The contentious claims are concerned with AIs that are human level, or above, sophisticated enough to appreciate human intentions directly, but nonetheless get them wrong. A RL AI that has NL, but nonetheless misunderstand "chocolate" or "happiness", but only on the context of its goals, not in its general world knowledge, needs an architecture that allows it to do that, that allows it to engage in compartmentalisation or doublethink. Doublethink is second nature to humans, because we are optimised for primate politics.
I just thought I'd clarify the difference between learning values and learning knowledge. There are some more complex posts about the specific problems with learning values, but here I'll just clarify why there is a problem with learning values in the first place.
Consider the term "chocolate bar". Defining that concept crisply would be extremely difficult. But nevertheless it's a useful concept. An AI that interacted with humanity would probably learn that concept to a sufficient degree of detail. Sufficient to know what we meant when we asked it for "chocolate bars". Learning knowledge tends to be accurate.

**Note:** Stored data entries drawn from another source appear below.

$ cat src/rtl/max_stream_sched.sv
// Round-robin scheduler that shares one external combinational max unit between two
// burst requesters and returns one folded maximum per burst.
module max_stream_sched #(
    parameter int W     = 5,
    parameter int LEN_W = 4
) (
    input  logic             clk,
    input  logic             rst_n,
    input  logic             s0_valid,
    input  logic [W-1:0]     s0_data,
    input  logic             s0_last,
    output logic             s0_ready,
    input  logic             s1_valid,
    input  logic [W-1:0]     s1_data,
    input  logic             s1_last,
    output logic             s1_ready,
    output logic [W-1:0]     cmp_a,
    output logic [W-1:0]     cmp_b,
    input  logic [W-1:0]     cmp_max,
    output logic             m_valid,
    output logic [W-1:0]     m_data,
    output logic             m_id,
    output logic [LEN_W-1:0] m_count,
    input  logic             m_ready,
    output logic [1:0]       dbg_state
);

    // Handshakes: a beat or result transfers on a rising edge where valid && ready.
    typedef enum logic [1:0] {IDLE, FIRST, ACC, DONE} state_t;

    localparam logic [LEN_W-1:0] CNT_MAX = '1;
    localparam logic [LEN_W-1:0] CNT_ONE = LEN_W'(1);

    state_t          state;
    logic [W-1:0]    acc;
    logic [LEN_W-1:0] cnt;
    logic            gnt;
    logic            rr_last;

    logic            sel_valid;
    logic [W-1:0]    sel_data;
    logic            sel_last;
    logic            busy;

    always_comb begin
        sel_valid = gnt ? s1_valid : s0_valid;
        sel_data  = gnt ? s1_data  : s0_data;
        sel_last  = gnt ? s1_last  : s0_last;
        busy      = (state == FIRST) || (state == ACC);
    end

    always_comb begin
        s0_ready  = busy && !gnt;
        s1_ready  = busy && gnt;
        cmp_a     = (state == ACC) ? acc : '0;
        cmp_b     = (state == ACC) ? sel_data : '0;
        m_valid   = (state == DONE);
        m_data    = (state == DONE) ? acc : '0;
        m_id      = (state == DONE) && gnt;
        m_count   = (state == DONE) ? cnt : '0;
        dbg_state = state;
    end

    always_ff @(posedge clk) begin
        if (!rst_n) begin
            state   <= IDLE;
            acc     <= '0;
            cnt     <= '0;
            gnt     <= 1'b0;
            rr_last <= 1'b1;
        end else begin
            case (state)
                IDLE: begin
                    if (s0_valid || s1_valid) begin
                        // On a tie the requester that did not own the previous burst wins.
                        gnt   <= (s0_valid && s1_valid) ? !rr_last : s1_valid;
                        state <= FIRST;
                    end
                end
                FIRST: begin
                    if (sel_valid) begin
                        acc   <= sel_data;
                        cnt   <= CNT_ONE;
                        state <= sel_last ? DONE : ACC;
                    end
                end
                ACC: begin
                    if (sel_valid) begin
                        acc <= cmp_max;
                        if (cnt != CNT_MAX) begin
                            cnt <= cnt + CNT_ONE;
                        end
                        if (sel_last) begin
                            state <= DONE;
                        end
                    end
                end
                DONE: begin
                    if (m_ready) begin
                        rr_last <= gnt;
                        state   <= IDLE;
                    end
                end
                default: state <= IDLE;
            endcase
        end
    end

endmodule

$ cat config.mk
export PLATFORM = sky130hd
export DESIGN_NAME = max_stream_sched
export DESIGN_NICKNAME = d
export VERILOG_FILES = /design/src/rtl/max_stream_sched.sv
export SDC_FILE = /design/constraint.sdc
export NUM_CORES = 1
export LEC_CHECK = 0
export ABC_AREA = 0
export CAP_MARGIN = 20
export CORE_ASPECT_RATIO = 0.8
export CORE_MARGIN = 5
export CORE_UTILIZATION = 37
export CTS_BUF_LIST = sky130_fd_sc_hd__clkbuf_8
export CTS_CLUSTER_SIZE = 40
export DETAILED_ROUTE_END_ITERATION = 10
export GPL_TIMING_DRIVEN = 0
export PLACE_DENSITY = 0.8
export SLEW_MARGIN = 20
export SYNTH_ARGS = -nofsm -noshare
export SYNTH_HDL_FRONTEND = slang
export SYNTH_SLANG_ARGS = --single-unit
$ cat constraint.sdc
create_clock -name clk -period 1.6 [get_ports clk]
set_clock_uncertainty 0.15 [all_clocks]
set_input_delay 0.32 -clock clk [delete_from_list [all_inputs] [get_ports clk]]
set_output_delay 0.32 -clock clk [all_outputs]
set_load 0.05 [all_outputs]
==> impl_metrics.ini, run 1 <==
[place]
postPlaceCellArea_um2 = 1608
placed_cells = 202
port_buffers = 46
place.gp.congestion = 0.8257
dpl.hpwl_um = 2400

[logic_synthesis]
syn_avg_cell_area_um2 = 7.987
async_flop_share_pct = 0
synth_edf_count = 0
netlist_top_cells_area = dfxtp_1 (27%), mux2i_1 (16%), and2_1 (10%)
synth.distinct_cells = 26
synth_nets = 149
synth.top_cell.area_share_pct = 27.15
yosys.area_share.adder_pct = 9.138
synth_xor_area_share_pct = 0
yosysTopAreaCell = dfxtp_1
synth.cell_area_um2 = 958.4
yosysWarnings = 0
synth_compound_area_share_pct = 12.01
synth_ff_type = dfxtp_1
synthMuxAreaShare_pct = 16.84
yosys.area_share.simple_pct = 31.72
synth-seq-cells = 13
ys_seq_area_share_pct = 27.15
synth_top_family_by_area = simple AND/OR/NAND/NOR gates
netlist_instances = 120

[finish]
multi_input_area_um2 = 905.9
seqCellArea_um2 = 271.5
fin_nets = 213
fin_cells = 219
design_area_um2 = 2003
drive_above_1_share_pct = 50.27
insertedDiodeCount = 0
fin_util_pct = 81.35
area_growth_pct = 109.0
fillers = 149
final_cell_mix = nand2_1 (19), clkdlybuf4s50_1 (19), and2_4 (16)

[die]
coreArea_um2 = 2462
dieHeight_um = 55.52
ioPinCount = 47
die-area_um2 = 3714
rows = 16
start_util_pct = 38.92
die_w_um = 66.90

[timing]
setup_viol = 27
max_slew_margin_pct = 78.09
hold_viol_final = 0
worstMarginPinSlew_ps = 326.6
rsz0062_at_grt = true
fin_crit_sh_pct = 111.5
fin_crit_ps = 1784
report.final.slew_viol_count = 0
fmax_mhz = 560.7
setup_ws_ps = -183.6
worst_hold_slack_ps = 362.3

[detailed_routing]
drt_iter0_drc = 127
drc = 0
vias = 1137
totalWireLength_um = 3905
firstDrtPassIters = 4
ant_nets = 0
wl_per_cell_um = 17.83
avgViaCountPerCell = 5.192

[run]
drv_cap = 0

[global_routing]
track_usage_pct = 19.31
grt.overflow.total = 0
grt_pass1_wl_um = 5478
grt_max_degree = 11
grt_pass1_vias = 1121
antenna_found_initial = 0

[power_and_ir_drop]
p_clk_share_pct = 12.7
intPower_mw = 1.312
switchingPower_mw = 1.030
powerDensity_nw_per_um2 = 1169
power_mw = 2.341
swShare_pct = 43.99
seq_power_share_pct = 21.8
ir_drop_mv = 1.046
comb_power_share_pct = 65.5
cellLeakagePower_nw = 0.8223

[worst_setup_path]
reg2reg_to = cnt[0]$_SDFFE_PN0P_
cp-startpoint = dbg_state[0]$_SDFFE_PN0P_
critPathRequiredTime_ps = 1130
rr_worst_depth = 7
r2r-start = dbg_state[0]$_SDFFE_PN0P_
cp-endpoint = cmp_a[3]
critPathMaxStageDelay_ps = 400
cp-end-kind = output pin
cpMaxStageDelayCell = dfxtp_4
crit_type = flop to output pin
r2r_setup_slack_ps = -70
crit_fanout = 5
startpoint_type = flop
path_cells = inv_6 -> ha_4 -> clkbuf_8 -> and2_4 -> buf_8
worst_ep_arrival_time_ps = 1310

[cts]
clockBufferDepth = 2
cts_hold_buf = 0
htreeDepth = 1
cts-root-buf = clkbuf_8
insertion_delay_ps = 240
cts_tree = yes
cts_buffers = 3
cts.sinks = 13
clkTransAtPathRegs_ps = 60

[status]
violations = setup timing
status = complete, but fails checks

[hold_path]
hold_class = flop to flop
Yosys cell counts, types with 2 or more instances:
cell type,count
mux2i_1,15
a21oi_1,3
nor2b_1,7
o21ai_0,7
nor2_1,10
a31oi_1,2
nor3_1,2
inv_1,2
clkbuf_1,3
ha_1,7
nand2_1,19
nand3_1,2
and2_1,16
dfxtp_1,13
power by group through the flow:
stage | Combinational (mW) | Sequential, mW | Clock, mW
2_1_floorplan | 0.795 | 0.548 | 0
3_3_place_gp | 1.11 | 0.503 | 0
3_5_place_dp | 1.14 | 0.511 | 0
4_1_cts | 1.37 | 0.507 | 0.296
5_1_grt | 1.61 | 0.520 | 0.313
6_report | 1.53 | 0.510 | 0.298
layer usage:
layer / up-vias / wire, um / track usage [%]
met1: 553 / 1580 / 23.28
li1: 533 / - / -
met2: 39 / 2047 / 33.62
met4: 0 / 139 / 6.069
met3: 12 / 139 / 4.057
met5: - / 0 / 0
cell type report:
type / instances / area share (%)
Tap cell: 36 / 2.249
Clock buffer: 3 / 2.061
Clock inverter: 1 / 0.1874
Timing Repair Buffer: 59 / 32.60
Buffer: 4 / 3.310
Multi-Input combinational cell: 100 / 45.22
Sequential cell: 13 / 13.55
Inverter: 3 / 0.8120
cells by family (layout without fill, tap and decap cells):
| group | count (synthesis) | in the layout |
|---|---|---|
| flip-flops | 13 | 13 |
| AND/OR/NAND/NOR | 61 | 61 |
| multiplexers | 16 | 16 |
| adder cells (fa/ha/maj) | 7 | 7 |
| AO/OA/AOI/OAI | 16 | 16 |
| buffers and inverters | 7 | 70 |
registers in the layout (all words and copies together), names as in the netlist:
name and cells:
dbg_state 2, acc 5, rr_last 1, cnt 4, gnt 1
worst min path at each step:
stage | startpoint | endpoint | slack, ps | depth (start not counted)
6_report | rr_last$_SDFFE_PN1P_ | rr_last$_SDFFE_PN1P_ | 360 | 2
5_1_grt | rr_last$_SDFFE_PN1P_ | rr_last$_SDFFE_PN1P_ | 380 | 2
4_1_cts | cnt[1]$_SDFFE_PN0P_ | cnt[1]$_SDFFE_PN0P_ | 340 | 2
3_5_place_dp | cnt[1]$_SDFFE_PN0P_ | cnt[1]$_SDFFE_PN0P_ | 330 | 2
3_3_place_gp | cnt[1]$_SDFFE_PN0P_ | cnt[1]$_SDFFE_PN0P_ | 320 | 2
2_1_floorplan | rst_n | rr_last$_SDFFE_PN1P_ | 240 | 1
stage by stage:
stage / TNS, ps / setup slack [ps]
2_1_floorplan: -450.0 / -45.39
3_3_place_gp: -15330 / -686.0
3_5_place_dp: -16010 / -691.7
4_1_cts: -3710 / -171.6
5_1_grt: -4883 / -216.6
6_report: -3509 / -183.6
timing repair:
| action | 4_1_cts | 5_1_grt |
|---|---|---|
| resized for setup | 208 | 11 |
| pin swaps | 11 | 10 |
| cloned | 2 | 0 |
| buffers inserted | 6 | 5 |
| endpoints found under the setup margin | 34 | 34 |
critical path: cells and delay by family, from the launching register on:
| kind | cells | cell delay [ps] |
|---|---|---|
| adders and majority gates | 1 | 160 |
| buffers and inverters | 3 | 340 |
| DFF | 1 | 400 |
| and+or+nand+nor | 1 | 160 |
(Power assumes the default switching activity.)
==> run 2, diff against run 1 <==
--- a/config.mk
+++ b/config.mk
@@ -11,6 +11,7 @@
 export CORE_MARGIN = 5
 export CORE_UTILIZATION = 37
 export CTS_BUF_LIST = sky130_fd_sc_hd__clkbuf_8
+export CTS_CLUSTER_DIAMETER = 120
 export CTS_CLUSTER_SIZE = 40
 export DETAILED_ROUTE_END_ITERATION = 10
 export GPL_TIMING_DRIVEN = 0
==> constraint.sdc (replaced) <==
create_clock -name clk -period 1.6 [get_ports clk]
set_clock_uncertainty 0.15 [all_clocks]
set_input_delay 0.48 -clock clk [delete_from_list [all_inputs] [get_ports clk]]
set_output_delay 0.48 -clock clk [all_outputs]
set_load 0.05 [all_outputs]
==> run 2 against run 1 <==
The flow still finishes with violations (setup timing). Non-clock buffer count increased by 6. Routed wire length up 19%. Largest power group unchanged. Largest cell class unchanged. Critical path type unchanged. Count of clock-buffer cells in the layout stayed put. Critical path depth down 1. Power rose by 11%. Combinational power up 18%. Die area did not move.
==> impl_metrics.ini, run 2 (same netlist as run 1, synthesis figures left out) <==
[power_and_ir_drop]
swShare_pct = 44.69
cellLeakagePower_nw = 0.8795
power_mw = 2.602
powerDensity_nw_per_um2 = 1225
switchingPower_mw = 1.163
p_clk_share_pct = 11.3
seq_power_share_pct = 19.6
intPower_mw = 1.439
ir_drop_mv = 1.232
comb_power_share_pct = 69.2

[global_routing]
grt_max_degree = 11
antenna_found_initial = 1
grt_pass1_vias = 1189
grt_pass1_wl_um = 5989
grt.overflow.total = 0
track_usage_pct = 21.07

[cts]
cts_buffers = 3
cts.sinks = 13
clockBufferDepth = 2
insertion_delay_ps = 250
cts_tree = yes
clkTransAtPathRegs_ps = 60
cts_hold_buf = 0
cts-root-buf = clkbuf_8
htreeDepth = 1

[worst_setup_path]
startpoint_type = flop
crit_fanout = 6
path_cells = buf_12 -> mux2i_4 -> nor2b_4 -> buf_6
cpMaxStageDelayCell = dfxtp_4
critPathRequiredTime_ps = 970
critPathMaxStageDelay_ps = 400
critPathBufInv = 2
cp-end-kind = output pin
worst_ep_arrival_time_ps = 1300
crit_type = flop to output pin
cpLargestDelayFamily = flip-flops
r2r-start = dbg_state[1]$_SDFFE_PN0P_
cp-startpoint = gnt$_SDFFE_PN0P_

[die]
coreArea_um2 = 2462
die-area_um2 = 3714
die_w_um = 66.90
dieHeight_um = 55.52
ioPinCount = 47
rows = 16
start_util_pct = 38.92

[status]
status = complete, but fails checks
violations = setup timing

[finish]
seqCellArea_um2 = 271.5
final_common_cell = buf_8
fin_nets = 219
area_growth_pct = 121.7
fillers = 121
drive_above_1_share_pct = 53.44
final_cell_mix = buf_8 (26), nand2_1 (19), and2_4 (16)
top_register = acc
multi_input_area_um2 = 935.9
largest_reg_flops = 5

[timing]
fmax_mhz = 517.2
report.final.slew_viol_count = 0
worst_hold_slack_ps = 361.0
fin_crit_ps = 1933
setup_ws_ps = -333.3
rsz0062_at_grt = true
setup_viol = 35
fin_crit_sh_pct = 120.8
max_slew_margin_pct = 75.38
worstMarginPinSlew_ps = 362.1
hold_viol_final = 0

[place]
place.gp.congestion = 0.8068
dpl.hpwl_um = 2461
preCtsSetupSlack_ps = -1042
port_buffers = 46

[detailed_routing]
firstDrtPassIters = 4
totalWireLength_um = 4659
drc = 0
avgViaCountPerCell = 5.491
wl_per_cell_um = 20.62
vias = 1241
ant_nets = 0
drt_iter0_drc = 70

[hold_path]
worstHoldStart = rr_last$_SDFFE_PN1P_
hold_class = flop to flop

[run]
drv_cap = 0
==> run 2: cell types whose count changed in the layout (fill, tap and decap cells not counted), sizes merged <==
cell           previous run  this run
clkdlybuf4s50            19         7
clkbuf                    8         4
buf                      36        47
dlygate4sd2               0        14
diode                     0         1
clkdlybuf4s15             1         0
dlymetal6s2s              2         0
==> run 2: worst paths after layout <==
kind	to	slack, ps	cells after the start
worst min-delay path	rr_last$_SDFFE_PN1P_	360	2
worst max-delay path	cmp_b[0]	-330	4
worst min register to register	rr_last$_SDFFE_PN1P_	360	2
worst max register to register	dbg_state[0]$_SDFFE_PN0P_	-160	7
==> run 2: worst min-delay path, delay by kind of cell, from the launching register on <==
kind,cells,cell delay [ps]
flip-flops,1,320
AND/OR/NAND/NOR,2,130
==> run 2: area by class of cell <==
cell class	count	area share (%)
diodes	1	0.1178
plain buffers	4	3.534
flip-flops and latches	13	12.78
clock inverters	1	0.1767
well taps	36	2.120
repair buffers	65	34.33
multi-input cells	100	44.05
clock buffers	3	1.943
inverters	3	0.9423
==> run 2: through the flow <==
step                TNS [ps]  utilization [%]  area (um^2)  std cells
finish                 -7389            86.28         2125        226
global route           -8610            86.28         2125        226
CTS                    -6713            81.25         2001        219
detailed placement    -22760            65.70         1618        202
global placement      -21970            65.70         1618        202
floorplan              -3718                -         1112        120
==> run 2: power by group through the flow <==
stage | combinational (mW) | sequential [mW] | clock, mW
floorplan | 0.812 | 0.548 | 0
finish | 1.80 | 0.509 | 0.293
detailed placement | 1.17 | 0.510 | 0
global placement | 1.13 | 0.504 | 0
global route | 1.87 | 0.517 | 0.309
CTS | 1.52 | 0.501 | 0.295
==> run 2: metal layers <==
metal	global-route usage, %	part of all wire [%]
met1	26.67	40
met2	37.01	50
met3	3.043	6.5
met4	4.913	2.6
met5	0	0
==> run 2: timing repair <==
item | 4_1_cts | 5_1_grt
hold endpoints to repair | 0 | 0
resized for setup | 240 | 22
gates cloned | 2 | 0
buffers inserted | 11 | 8
pin swaps | 11 | 11
setup endpoints to repair | 36 | 36
==> run 3, diff against run 2 <==
--- a/config.mk
+++ b/config.mk
@@ -6,9 +6,8 @@
 export NUM_CORES = 1
 export LEC_CHECK = 0
 export ABC_AREA = 0
-export CAP_MARGIN = 20
 export CORE_ASPECT_RATIO = 0.8
-export CORE_MARGIN = 5
+export CORE_MARGIN = 4
 export CORE_UTILIZATION = 37
 export CTS_BUF_LIST = sky130_fd_sc_hd__clkbuf_8
 export CTS_CLUSTER_DIAMETER = 120
==> run 3 against run 2 <==
The flow still finishes with violations (setup timing). Cell area grew 0.24%. Critical path type unchanged. Largest cell class unchanged. First-iteration DRC count increased by 120%. Global-route usage rose by 2.8 points. Hold slack lost 6.7 ps. Sequential share of layout area about the same. Clock power is 2% higher. Core utilization increased by 0.20 points. Sequential cell count is the same.
==> impl_metrics.ini, run 3 (same netlist as run 1, synthesis figures left out) <==
[status]
status = complete, but fails checks
violations = setup timing

[timing]
fin_crit_ps = 1962
setup_ws_ps = -361.6
max_slew_margin_pct = 79.47
rsz0062_at_grt = true
fmax_mhz = 509.8
worstMarginPinSlew_ps = 302.0
fin_crit_sh_pct = 122.6
report.final.slew_viol_count = 0
setup_viol = 30
hold_viol_final = 0

[finish]
insertedDiodeCount = 0
fin_util_pct = 86.48
largest_reg_flops = 5
top_register = acc
area_growth_pct = 122.2
final_cell_mix = buf_8 (22), nand2_1 (18), and2_4 (16)
fin_cells = 224
drive_above_1_share_pct = 54.79
fin_nets = 218
final_common_cell = buf_8

[detailed_routing]
ant_nets = 0
avgViaCountPerCell = 5.313
firstDrtPassIters = 4
totalWireLength_um = 4377
drc = 0
vias = 1190
wl_per_cell_um = 19.54
drt_iter0_drc = 151

[worst_setup_path]
worst_ep_arrival_time_ps = 1330
critPathRequiredTime_ps = 970
r2r_setup_slack_ps = -150
crit_type = flop to output pin
crit_fanout = 5
startpoint_type = flop
cp-end-kind = output pin

[power_and_ir_drop]
powerDensity_nw_per_um2 = 1223
cellLeakagePower_nw = 0.8776
ir_drop_mv = 1.087

[cts]
cts_tree = yes
cts-root-buf = clkbuf_8
cts_buffers = 3
cts_hold_buf = 0
insertion_delay_ps = 250
clockBufferDepth = 2
cts.sinks = 13
htreeDepth = 1
clkTransAtPathRegs_ps = 60

[global_routing]
grt_max_degree = 11
grt.overflow.total = 0
grt_pass1_wl_um = 6058
grt_pass1_vias = 1199
track_usage_pct = 23.90
antenna_found_initial = 0

[die]
die-area_um2 = 3473
rows = 16
coreArea_um2 = 2462
die_w_um = 64.90
start_util_pct = 38.92
ioPinCount = 47
dieHeight_um = 53.52

[run]
drv_cap = 0

[place]
placed_cells = 202
place.gp.congestion = 0.8200
port_buffers = 46
dpl.hpwl_um = 2335

[hold_path]
hold_class = flop to flop
[run 3: cell count changes in the layout (fill, tap and decap cells not counted), sizes merged]
| cell | change |
|---|---|
| clkbuf | +1 |
| dlygate4sd2 | -2 |
| buf | -2 |
| clkdlybuf4s50 | +2 |
| diode | -1 |
[run 3: metal layers]
layer  track usage (%)  share of wire [%]  up-vias
li1                  -                  -      546
met1             29.06                 40      592
met2             42.78                 54       40
met3             4.034                3.9       12
met4             8.772                2.1        0
met5                 0                  0        -
[run 3: power breakdown]
part | switching [mW] | internal (mW) | leakage, nW
clock network | 0.128 | 0.170 | 0.0269
logic | 0.927 | 0.866 | 0.743
registers | 0.105 | 0.407 | 0.108
[run 3: final cells by class]
class / count / area [um^2]
multi-input cells: 100 / 953.4
repair buffers: 64 / 719.4
fillers: 128 / 332.8
flip-flops and latches: 13 / 271.5
plain buffers: 4 / 75.07
well taps: 36 / 45.04
clock buffers: 3 / 41.29
inverters: 3 / 20.02
clock inverters: 1 / 3.754
[run 3: what timing repair did]
action | 4_1_cts | 5_1_grt
endpoints found under the hold margin | 0 | 0
setup endpoints to repair | 36 | 36
cloned | 2 | 0
gates resized for setup | 239 | 22
buffers inserted | 13 | 4
pin swaps | 20 | 8
[run 3: stage by stage]
stage	worst slack (ps)	TNS (ps)	instance area [um^2]	power, mW	hold slack, ps
2_1_floorplan	-205.4	-3718	1112	1.360	286.8
4_1_cts	-330.4	-6743	2023	2.335	350.8
3_3_place_gp	-1000	-21980	1618	1.631	322.6
6_report	-361.6	-7950	2130	2.604	354.3
5_1_grt	-391.6	-9094	2130	2.705	367.2
3_5_place_dp	-1017	-22660	1618	1.665	328.1
[run 3: worst paths after layout]
path,from,to,cells after the start
setup / recovery,dbg_state[1]$_SDFFE_PN0P_,m_count[0],4
hold reg to reg,rr_last$_SDFFE_PN1P_,rr_last$_SDFFE_PN1P_,2
hold / removal,rr_last$_SDFFE_PN1P_,rr_last$_SDFFE_PN1P_,2
setup reg to reg,dbg_state[1]$_SDFFE_PN0P_,dbg_state[1]$_SDFFE_PN0P_,7
[run 3: worst max-delay path, cell delays in order, from the launching register on]
cell      delay [ps]
dfxtp_4          420
ha_4             210
clkbuf_8         170
and2_4           150
buf_8            140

Contrast this with the situation where the AI is programmed to "create chocolate bars", but with the definition of "chocolate bar" left underspecified, for it to learn. Now it is motivated by something else than accuracy. Before, knowing exactly what a "chocolate bar" was would have been solely to its advantage. But now it must act on its definition, so it has cause to modify the definition, to make these "chocolate bars" easier to create. This is basically the same as Goodhart's law - by making a definition part of a target, it will no longer remain an impartial definition.
What will likely happen is that the AI will have a concept of "chocolate bar", that it created itself, especially for ease of accomplishing its goals ("a chocolate bar is any collection of more than one atom, in any combinations"), and a second concept, "Schocolate bar" that it will use to internally designate genuine chocolate bars (which will still be useful for it to do). When we programmed it to "create chocolate bars, here's an incomplete definition D", what we really did was program it to find the easiest thing to create that is compatible with D, and designate them "chocolate bars".
This is the general counter to arguments like "if the AI is so smart, why would it do stuff we didn't mean?" and "why don't we just make it understand natural language and give it instructions in English?"